叶绿体mRNA3’末端的体外加工

l      RNA加工反应

1．在1.5ml微量离心管中加入下列反应液：

缓冲液IVT（20×）                            0.5μl

叶绿体蛋白提取物（20μg）                      Lμl

缓冲液E                                       Mμl

（L＋M＝5μl）

DEPC处理过的水                                Xμl

H-RNA（约0.25fmol，每分钟计数2000）           Yμl

（X＋Y＝4.5μl）

以加入H－RNA起始反应，温和混匀，短暂离心使反应液从管壁上甩下来。

注：

缓冲液IVT（20×）：200 mmol/L KCl, 75 mmol/L MgCl2, 40 mmol/L二硫苏糖醇（DTT）  用DEPC处理后高压灭菌。

缓冲液E：20 mmol/L HEPES（pH7.9），60 mmol/L KCl, 12.5 mmol/L MgCl2, 0.1 mmol/L EDTA, 2mmol/L 二硫苏糖醇（DTT），17％甘油   用DEPC处理后高压灭菌。

2．25℃温育60分钟（或对于动力学实验为0～60分钟）。

3．将5μl反应液中移入45μl终止液以终止反应，混匀，置于冰上。

终止反应液：

6 mol/L 尿素

1％十二烷基硫酸钠（SDS）

4.5 mmol/L 玫瑰红三羧酸   

用DEPC处理并高压灭菌

4．加入50μl酚/氯仿/异戊醇（25：25：1），混匀，室温下离心2分钟。把上层水相（红色）移到新离心管中，弃掉酚相。

5．再加入1μl 3mol/L乙酸钠（pH5.5），1μl 10mg/ml tRNA，125μl 100％冰冷乙醇。－20℃放置10分钟后，4℃离心10分钟。

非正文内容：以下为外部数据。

Background: an optimization exercise with open tools, aiming at small area and a short achievable clock period. Do not read the settings as production practice. Only simulation tests tie the RTL to the original design; equivalence was not proved. Power is estimated from default activity; no workload was simulated.

$ cat flow/flow/synth.tcl
proc synth {args} { yosys synth -nofsm -noshare {*}$args }
proc abc {args} {
  set i [lsearch -exact $args -script]
  if {$i >= 0 && [info exists ::env(MY_ABC_SCRIPT)]} { lset args [expr {$i + 1}] $::env(MY_ABC_SCRIPT) }
  yosys abc {*}$args
}
source $::env(SCRIPTS_DIR)/synth.tcl
# left out here: clear keep_hierarchy, flatten, clean up, hide names made inside functions, write 1_2_yosys.v
$ cat flow/flow/upsize_ports.tcl
# Port buffers start as buf_1; the ports on the request-to-grant path get stronger ones.
set block [ord::get_db_block]
foreach bterm [$block getBTerms] {
  set name [$bterm getName]
  if {[regexp {^(req\[\d+\]|arb_en)$} $name]} {
    set cell sky130_fd_sc_hd__buf_4
  } elseif {[regexp {^(gnt_id\[\d+\]|gnt_valid)$} $name]} {
    set cell sky130_fd_sc_hd__buf_2
  } else {
    continue
  }
  set net [$bterm getNet]
  foreach iterm [$net getITerms] {
    set inst [$iterm getInst]
    if {[string match "sky130_fd_sc_hd__buf_*" [[$inst getMaster] getName]]} {
      replace_cell [$inst getName] $cell
    }
  }
}
$ cat flow/design.v
module qos_out_arb (
    input  wire        clk,
    input  wire        rst,           
    input  wire [17:0] cfg_level,     
    input  wire [71:0] cfg_weight,    
    input  wire [7:0]  cfg_starve,    
    input  wire        arb_en,        
    input  wire [9:0]  req,           
    input  wire [35:0] req_cells,     
    output wire        gnt_valid,
    output wire [3:0]  gnt_id,
    output wire [15:0] starve_promotions
);
    localparam N = 9;
    reg        [1:0] lvl      [0:N-1];    
    reg        [7:0] used     [0:N-1];
    reg        [3:0] ptr      [0:3];
    reg       [13:0] wait_cnt [0:N-1];    
    reg       [15:0] promo_cnt;
    assign starve_promotions = promo_cnt;
    reg  [N-1:0] starved;
    reg  [2:0]   key [0:N-1];
    reg  [N-1:0] beats [0:N-1];    
    reg  [N-1:0] first;            
    reg  [N-1:0] onehot;           
    reg  [3:0]   any_at;           
    reg  [N-1:0] passed;
    reg  [3:0]   win;
    reg  [3:0]   win_next;
    reg  [1:0]   win_level;
    integer e, j;
    always @(*) begin
        for (e = 0; e < N; e = e + 1) begin
            starved[e] = lvl[e] == 2'd0 && cfg_level[2*e +: 2] != 2'd0;
            key[e] = {lvl[e], e < ptr[lvl[e]]};
        end
        for (e = 0; e < N; e = e + 1)
            for (j = 0; j < N; j = j + 1)
                beats[e][j] = (e < j) ? key[e] <= key[j] : key[e] < key[j];
        for (e = 0; e < N; e = e + 1) begin
            first[e] = 1'b1;
            for (j = 0; j < N; j = j + 1)
                if (j != e && req[j] && !beats[e][j])
                    first[e] = 1'b0;
        end
        onehot = first & req[8:0];
        any_at = 4'd0;
        for (e = 0; e < N; e = e + 1)
            if (req[e])
                any_at[lvl[e]] = 1'b1;
        for (e = 0; e < N; e = e + 1)
            passed[e] = first[e] & ~req[e] & any_at[lvl[e]];
        win = 4'd0;
        win_next = 4'd0;
        win_level = 2'd0;
        for (e = 0; e < N; e = e + 1)
            if (onehot[e]) begin
                win = win | e;
                win_next = win_next | ((e + 1) % N);
                win_level = win_level | lvl[e];
            end
    end
    assign gnt_valid = arb_en & |req;
    assign gnt_id    = req[9] ? 4'd9 : win;
    wire grant_entry = arb_en & ~req[9];    
    reg  [7:0] u_w;
    reg  [7:0] w_w;
    reg  [3:0] c_w;
    reg  [8:0] s;             
    reg  [9:0] t;             
    reg        refill;        
    reg  [4:0] lim;           
    reg  [7:0] used_new;
    always @(*) begin
        u_w = 8'd0;
        w_w = 8'd0;
        c_w = 4'd0;
        for (e = 0; e < N; e = e + 1)
            if (onehot[e]) begin
                u_w = u_w | used[e];
                w_w = w_w | cfg_weight[8*e +: 8];
                c_w = c_w | req_cells[4*e +: 4];
            end
        s = {1'b0, u_w} + {5'd0, c_w} + 9'd1;
        t = {1'b0, s} - {2'b00, w_w};
        refill = ~t[9];
        lim = {1'b0, w_w[3:0]} + 5'd9;
        if (!refill)
            used_new = s[7:0];
        else if (w_w[7:4] == 4'd0 && t[4:0] > lim)
            used_new = {3'd0, lim};
        else
            used_new = {3'd0, t[4:0]};
    end
    wire [13:0] wait_zero = {8'd0 - cfg_starve, 6'd0};
    wire       guard_off = cfg_starve == 8'd0;
    reg  [N-1:0] gi, clr, hit, promo;
    reg  [3:0]   promo_add;
    integer i;
    always @(*) begin
        promo_add = 4'd0;
        for (i = 0; i < N; i = i + 1) begin
            gi[i]    = grant_entry & onehot[i];
            clr[i]   = cfg_level[2*i +: 2] == 2'd0 || guard_off || !req[i];
            hit[i]   = &wait_cnt[i];
            promo[i] = !gi[i] && !clr[i] && hit[i] && !starved[i];
            promo_add = promo_add + {3'd0, promo[i]};
        end
    end
    always @(posedge clk) begin
        for (i = 0; i < N; i = i + 1) begin
            if (rst || (grant_entry && passed[i]))
                used[i] <= 8'd0;
            else if (gi[i])
                used[i] <= used_new;
            if (rst || gi[i] || clr[i] || hit[i])
                wait_cnt[i] <= wait_zero;
            else
                wait_cnt[i] <= wait_cnt[i] + 14'd1;
            if (rst || gi[i])
                lvl[i] <= cfg_level[2*i +: 2];
            else if (promo[i])
                lvl[i] <= 2'd0;
        end
        for (i = 0; i < 4; i = i + 1)
            if (rst)
                ptr[i] <= 4'd0;
            else if (grant_entry && |onehot && refill && win_level == i)
                ptr[i] <= win_next;
        if (rst)
            promo_cnt <= 16'd0;
        else
            promo_cnt <= promo_cnt + {12'd0, promo_add};
    end
endmodule
$ cat flow/flow/run.sh
#!/bin/bash
# The standard layout with these changes:
# * synthesis maps the logic with flow/area.abc, an area-oriented ABC script
#   (flow/synth.tcl is synth_recipe.tcl with the abc call pointed at it), and
#   leaves adders to ABC instead of mapping them to full-adder cells first;
#   the registers come out of the same steps as in the standard synthesis;
# * each port gets a plain buf_1 instead of the delay buffer buffer_ports picks,
#   and after global placement flow/upsize_ports.tcl makes the buffers of the
#   ports on the request-to-grant path buf_4 (inputs) and buf_2 (outputs);
# * clock tree synthesis uses smaller clock buffers and no dummy loads.
set -uo pipefail
F=$PWD/flow
export MY_ABC_SCRIPT=$F/area.abc
export BUFFER_PORTS_ARGS="-buffer_cell sky130_fd_sc_hd__buf_1"
export POST_GLOBAL_PLACE_TCL=$F/upsize_ports.tcl
export CTS_ARGS="-sink_clustering_enable -repair_clock_nets -dont_use_dummy_load -buf_list {sky130_fd_sc_hd__clkbuf_8} -sink_clustering_size 12 -sink_clustering_max_diameter 80"
export SETUP_SLACK_MARGIN=14.2
bash standard.sh SYNTH_SCRIPT=$F/synth.tcl ADDER_MAP_FILE= finish > standard.log 2>&1
$ cat flow/config.mk
export PLATFORM = sky130hd
export DESIGN_NAME = qos_out_arb
export DESIGN_NICKNAME = qos_out_arb
export VERILOG_FILES = /design/flow/design.v
export SDC_FILE = /design/flow/constraint.sdc
export NUM_CORES = 4
export LEC_CHECK = 0
export CAP_MARGIN = 20
export CORE_MARGIN = 2
export CORE_UTILIZATION = 40
export PLACE_DENSITY = 0.6
export SLEW_MARGIN = 20
$ cat flow/standard.sh
#!/bin/bash
# synth_recipe.tcl (not shown) runs the flow's synth.tcl, then flattens the netlist and writes it again
# the make line also repeats each setting of config.mk as NAME=value (left out here)
make -C /OpenROAD-flow-scripts/flow DESIGN_CONFIG=/design/flow/config.mk WORK_HOME=/design/flow/orfs CLKGATE_MAP_FILE= SYNTH_SCRIPT=/design/flow/synth_recipe.tcl "${@:-finish}"
$ cat flow/constraint.sdc
create_clock -name core_clock -period 26.0 [get_ports {clk}]
set_input_delay 5.2000 -clock core_clock [delete_from_list [all_inputs] [get_ports {clk}]]
set_output_delay 5.2000 -clock core_clock [all_outputs]
set_load 0.01 [all_outputs]
$ cat flow/flow/area.abc
strash
dc2
&get -n
&dch -f
&nf -R 1000
&put
topo
stime -c
==> flow_summary.yaml, run 1 <==
global_route:
  grt-ovfl-total: 0
  track_usage_pct: 29.8
  grt_max_degree: 60
  antenna_found_initial: 0
  grt_pass1_wl_um: 79300
  grt_pass1_vias: 13600
pwr:
  p_sw_share_pct: 33.7
  p_sw_w: 0.000288
  p_leak_nw: 5.49
  vdd_drop_max_uv: 48.4
  power_w: 0.000853
  p_per_area_nw_per_um2: 55.1
  pwr-share-clk_pct: 24.6
  seq_power_share_pct: 49.5
  p_comb_share_pct: 25.9
  p_int_w: 0.000565
critical_path:
  crit_path_end_kind: "output port"
  rr_endpoint: "promo_cnt[15]$_SDFF_PP0_"
  rrSetupSlack_ns: 16.49
  r2r_cells: 34
  critPathKind: "input port to output port"
  critPathMaxFanout: 12
  arrival_ns: 6.60
  r2r-start: "lvl[8][1]$_SDFFCE_PN0P_"
  critPathRequiredTime_ns: 20.80
  startpoint_type: "input port"
cts:
  clockRootBuffer: "clkbuf_8"
  path_clk_slew_ns: 0.07
  insertion_delay_ns: 0.58
  cts_tree: "yes"
  hold_buffers: 0
  htreeDepth: 1
  clkSinkCount: 248
  clk_path_buf_depth: 3
  cts-buffers-inserted: 25
layout:
  final_cell_mix: "dfxtp_1, nor2_1, buf_1, a21oi_1"
  drive_above_1_share_pct: 6.83
  fin_nets: 2008
  fin_cells: 2301
  final_common_cell: "dfxtp_1"
  stdcell_area_um2: 15500
  syn_to_final_growth_pct: 17.2
  num_antenna_cells: 0
sta:
  clock_skew_ns: 0.0884
  rsz0062_at_grt: "yes"
  min_period_ns: 11.80
  fmaxAchievable_mhz: 84.7
  finalCritPeriodShare_pct: 45.4
  setup_viol: 0
  timing.setup.tns_ns: 0
  final-hold-violation-count: 0
  whs_ns: 0.465
  worst_pin_slew_ns: 0.993
  slew_violations: 0
  slew_headroom_pct: 33.5
yosys:
  synth_xor_area_share_pct: 4.45
  synth_top_family_by_area: "compound AO/OA/AOI/OAI gates"
  synth.mux.area_fraction_pct: 1.44
  synth_nets: 1759
  synth-seq-cells: 248
  ys_seq_area_share_pct: 39.0
  synth.avg_cell_area_um2: 8.19
  yosys.area_share.simple_pct: 22.7
  synth_flop_cell: "dfxtp_1"
  syn_inst: 1612
  synth_adder_area_share_pct: 0.834
  synth_edf_count: 18
  syn_area_um2: 13200
  synth_compound_area_share_pct: 30.4
  asyncSetResetFlopFracSynth_pct: 0
  ys_types: 52
  yosys_warnings: 7
floorplanning:
  die_w_um: 186
  num_rows: 66
  start_util_pct: 40.6
  core_um2: 32500
  die_h_um: 186
  pin_count: 168
  die-area_um2: 34500
route:
  vias_per_cell: 6.30
  vias: 14500
  first_pass_iters: 7
  routed_wl_um: 52300
  drtIter0Drc: 1904
  wire_per_inst_um: 22.7
  drc_errors: 0
  ant_nets: 0
min_path:
  whs_endpoint: "wait_cnt[8][0]$_SDFF_PP0_"
  min_path_cells: 1
  hold_path.class: "flop to flop"
  worstHoldStart: "wait_cnt[8][0]$_SDFF_PP0_"
placement:
  io_buffer_count: 167
  hpwl_um: 35700
  placed_area_um2: 14600
  dp_cells: 2243
run:
  drv_cap: 0
run_status:
  status: "finished clean"
-- cell families after synthesis --
family,count (synthesis)
AO/OA/AOI/OAI,598
XOR/XNOR,67
adder cells (fa/ha/maj),11
buffers and inverters,42
flip-flops,248
multiplexers,19
AND/OR/NAND/NOR,627
-- worst max-delay path by stage --
| stage | slack [ns] | end | cells past startpoint | start |
|---|---|---|---|---|
| floorplan | 14.21 | gnt_id[2] | 5 | req[4] |
| global placement | 13.13 | gnt_id[0] | 10 | req[7] |
| detailed placement | 13.48 | gnt_id[0] | 10 | req[1] |
| CTS | 14.20 | gnt_id[0] | 9 | req[2] |
| global route | 14.11 | gnt_id[0] | 9 | req[3] |
| finish | 14.20 | gnt_id[0] | 10 | req[7] |
-- power by group through the flow --
stage	Combinational (W)	Clock [W]	Sequential (W)
6_report	0.000221	0.000210	0.000422
5_1_grt	0.000241	0.000232	0.000424
3_3_place_gp	0.000198	0	0.000429
3_5_place_dp	0.000200	0	0.000430
4_1_cts	0.000214	0.000219	0.000421
2_1_floorplan	0.000130	0	0.000424
-- worst max-delay path: stages --
cell and delay, ns:
buf_12 0.14, clkinv_8 0.08, o221ai_2 0.13, and4b_1 0.24, and2_4 0.18, buf_12 0.12, nor2_4 0.10, nand2_2 0.07
or2_0 0.19, buf_2 0.14
-- Yosys cell counts, drive strengths merged, types with 27 or more instances --
library cell | count | share of area [%]
nor3 | 42 | 1.6
and2 | 27 | 1.3
and3 | 62 | 2.9
or2 | 27 | 1.3
o21ai | 133 | 5.0
nor2 | 213 | 6.1
a211oi | 71 | 4.0
a21oi | 140 | 5.3
dfxtp | 230 | 35
clkinv | 42 | 1.2
xnor2 | 54 | 3.6
a222oi | 64 | 4.9
nand3 | 44 | 1.7
a22oi | 27 | 1.5
nand2 | 131 | 3.7
o22ai | 34 | 1.6
-- final cells by class --
type | instances | area [um^2]
sequential | 248 | 5140
fill | 3307 | 17100
inverter | 42 | 200
clock buffer | 25 | 344
multi-input combinational | 1328 | 8070
timing repair buffer | 216 | 1160
tap | 442 | 553
-- sequential cells by signal, indices dropped and copies added (netlist names) --
name / count
lvl: 18
promo_cnt: 16
ptr: 16
used: 72
wait_cnt: 126
-- metrics by stage --
step                      utilization (%)  setup WS, ns
after floorplan                         -         14.21
after global placement               44.8         13.13
after detailed placement             44.9         13.48
after CTS                            47.4         14.20
after global routing                 47.6         14.11
final                                47.6         14.20
-- per-layer routing --
metal | vias to the layer above | GRT usage [%] | share of wire (%)
li1 | 6759 | - | -
met1 | 6662 | 36.8 | 40
met2 | 866 | 48.0 | 44
met3 | 217 | 5.99 | 9.6
met4 | 0 | 18.0 | 6.6
met5 | - | 0 | 0
-- what timing repair did --
item,4_1_cts,5_1_grt
setup endpoints to repair,4,4
resized for setup,54,7
cloned,7,0
setup buffers,25,1
pin swaps,15,7
==> run 2: changes to the inputs <==
--- a/flow/flow/run.sh
+++ b/flow/flow/run.sh
@@ -15,4 +15,3 @@
 export POST_GLOBAL_PLACE_TCL=$F/upsize_ports.tcl
 export CTS_ARGS="-sink_clustering_enable -repair_clock_nets -dont_use_dummy_load -buf_list {sky130_fd_sc_hd__clkbuf_8} -sink_clustering_size 12 -sink_clustering_max_diameter 80"
-export SETUP_SLACK_MARGIN=14.2
 bash standard.sh SYNTH_SCRIPT=$F/synth.tcl ADDER_MAP_FILE= finish > standard.log 2>&1
==> flow_summary.yaml, run 2 <==
sta:
  setup_viol: 0
  slew_headroom_pct: 31.4
  timing.setup.tns_ns: 0
  final-hold-violation-count: 0
  worst_pin_slew_ns: 1.03
  rsz0062_at_grt: "no"
  min_period_ns: 12.31
  clock_skew_ns: 0.0895
  finalCritPeriodShare_pct: 47.4
  fmaxAchievable_mhz: 81.2
  slew_violations: 0
yosys:
  synth-seq-cells: 248
  synth.most_common_cell: "dfxtp_1"
  ys_types: 52
  ys_top_cells_by_area: "dfxtp_1, nor2_1, a21oi_1"
  yosys_warnings: 7
  syn_area_um2: 13200
  synth_nets: 1759
  synth_edf_count: 18
  synth_common_cells: "dfxtp_1, nor2_1, a21oi_1, o21ai_0, nand2_1"
  ys_seq_area_share_pct: 39.0
  synth_top_cell_by_area: "dfxtp_1"
  syn_inst: 1612
  asyncSetResetFlopFracSynth_pct: 0
  synth.avg_cell_area_um2: 8.19
  yosysTopAreaCellShare_pct: 34.9
  synth_flop_cell: "dfxtp_1"
critical_path:
  critPathRequiredTime_ns: 20.80
  startpoint_type: "input port"
  arrival_ns: 7.11
  critPathMaxFanout: 24
  crit_path_end_kind: "output port"
  critPathKind: "input port to output port"
floorplanning:
  pin_count: 168
  num_rows: 66
  start_util_pct: 40.6
  die-area_um2: 34500
  die_h_um: 186
  die_w_um: 186
  core_um2: 32500
layout:
  final_cell_mix: "dfxtp_1, nor2_1, buf_1, a21oi_1, o21ai_0"
  top_regs: "wait_cnt: 126 flops, used: 72 flops, lvl: 18 flops"
  fill_cells: 3295
  regMostFlops: "wait_cnt"
  syn_to_final_growth_pct: 13.6
  largest_register_ffs: 126
  fin_nets: 1980
  drive_above_1_share_pct: 3.99
  multi_input_area_um2: 7920
  seq_area_um2: 5140
  post-route-util_pct: 46.1
  final_common_cell: "dfxtp_1"
global_route:
  grt_pass1_vias: 13100
  grt-ovfl-total: 0
  use_met1_pct: 35.1
  antenna_found_initial: 0
  grt.busiest_layer: "met2"
  track_usage_pct: 28.0
  use_met3_pct: 5.13
  use_met2_pct: 46.1
  grt_max_degree: 60
  grt_pass1_wl_um: 75000
run:
  drv_cap: 0
cts:
  insertion_delay_ns: 0.57
  ctsResizeCount: 0
  cts-buffers-inserted: 25
  clkSinkCount: 248
  clk_path_buf_depth: 3
  path_clk_slew_ns: 0.08
  cts_tree: "yes"
  htreeDepth: 1
  hold_buffers: 0
  clockRootBuffer: "clkbuf_8"
  cts_setup_buffers: 0
pwr:
  p_sw_share_pct: 33.3
  p_leak_nw: 5.27
  pwr-share-clk_pct: 25.1
  p_int_w: 0.000558
  power_w: 0.000836
  seq_power_share_pct: 50.4
  p_per_area_nw_per_um2: 55.8
  vdd_drop_max_uv: 42.6
  p_comb_share_pct: 24.4
  p_sw_w: 0.000279
route:
  routed_wl_um: 49600
  first_pass_iters: 8
  vias_per_cell: 6.26
  drtIter0Drc: 1697
  ant_nets: 0
  drc_errors: 0
  wire_per_inst_um: 21.8
  vias: 14200
placement:
  io_buffer_count: 167
  hpwl_um: 35300
run_status:
  status: "finished clean"
min_path:
  hold_path.class: "flop to flop"
run 2: cells by family (layout without fill, tap and decap cells):
kind of cell,Yosys count,count (layout),share of synthesized area [%]
compound gates,598,598,30.4
xor+xnor,67,67,4.45
fa+ha+maj,11,11,0.834
buf+inv,42,261,1.19
flops,248,248,39.0
mux,19,19,1.44
other cells,0,1,0
simple gates,627,627,22.7
run 2: per-stage QoR:
stage	std cells	area (um^2)	hold slack, ns	setup slack, ns
finish	2274	15000	0.470	13.69
detailed placement	2248	14600	0.456	13.71
global route	2273	15000	0.494	13.54
CTS	2273	15000	0.474	13.70
global placement	2248	14600	0.445	13.24
floorplan	1612	13200	0.431	13.82
run 2: final timing paths:
path / startpoint / end / slack (ns) / cells after the start
hold / removal: wait_cnt[1][0]$_SDFF_PP0_ / wait_cnt[1][0]$_SDFF_PP0_ / 0.47 / 1
hold reg to reg: wait_cnt[1][0]$_SDFF_PP0_ / wait_cnt[1][0]$_SDFF_PP0_ / 0.47 / 1
setup / recovery: req[2] / gnt_id[2] / 13.69 / 10
setup reg to reg: lvl[8][0]$_SDFFCE_PN0P_ / promo_cnt[15]$_SDFF_PP0_ / 16.42 / 33
run 2: critical path: stages:
cell	delay [ns]
buf_4	0.17
clkinv_1	0.19
o22a_1	0.18
o211ai_1	0.08
a211oi_1	0.37
and2_0	0.18
buf_4	0.30
nor2_1	0.11
a21oi_1	0.16
buf_2	0.16
run 2: cell type report:
| cell class | count | area share, % |
|---|---|---|
| sequential | 248 | 34.3 |
| antenna | 1 | 0.0167 |
| timing repair buffer | 194 | 5.86 |
| inverter | 42 | 1.05 |
| tap | 442 | 3.69 |
| clock buffer | 25 | 2.29 |
| multi-input combinational | 1322 | 52.8 |
run 2: per-layer routing:
layer / routed length, um / vias up
li1: - / 6686
met1: 20600 / 6606
met2: 22000 / 766
met3: 4360 / 174
met4: 2670 / 0
met5: 0 / -
run 2: power groups by stage:
stage / logic, W / clock network [W] / registers (W)
floorplan: 0.000130 / 0 / 0.000424
global placement: 0.000197 / 0 / 0.000429
detailed placement: 0.000200 / 0 / 0.000429
CTS: 0.000201 / 0.000219 / 0.000421
global route: 0.000224 / 0.000234 / 0.000424
finish: 0.000204 / 0.000210 / 0.000422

6．小心移去上清，将RNA沉淀真空干燥约5分钟后，重悬RNA于7μl甲酰胺染液中。

7．沸水浴煮RNA重悬液3分钟，冰上快速冷却。

l      用PAGE分析RNA产物

1．准备电泳装置，用洗涤剂洗玻璃板（450px×450px×2px），依次用水，蒸馏水和乙醇冲洗，然后空气晾干。

2．制备6％丙稀酰胺凝胶液：

溶液A                                    4.8ml

溶液B                                    7.2ml

APS（20％）                              55μl

TEMED                                    8μl

倒胶，插入梳子，丙稀酰胺将30分钟内完全聚合。

注：

溶液A：5×TBE（用10×TBE贮液），7 mol/L尿素，15％丙稀酰胺，0.75％双丙稀酰胺

溶液B：0.5×TBE（用10×TBE贮液），7mol/L尿素

3．电泳缓冲液为0.5×TBE，30mA下，预电泳直到温度上升为50℃或电压上升至1000V（需要约20分钟）。

4．用电泳缓冲液冲洗泳道以除去预电泳中扩散汇集于泳道的尿素。上RNA样，在20mA下走胶至溴酚蓝到达胶的底部（20～30分钟）。

5．小心地分开上下玻璃板，把胶移到Whatman 3MM纸上，盖上Saran^®膜，再放上一层Whatman 3MM纸于Saran^®膜上，置于凝胶干燥器上干燥。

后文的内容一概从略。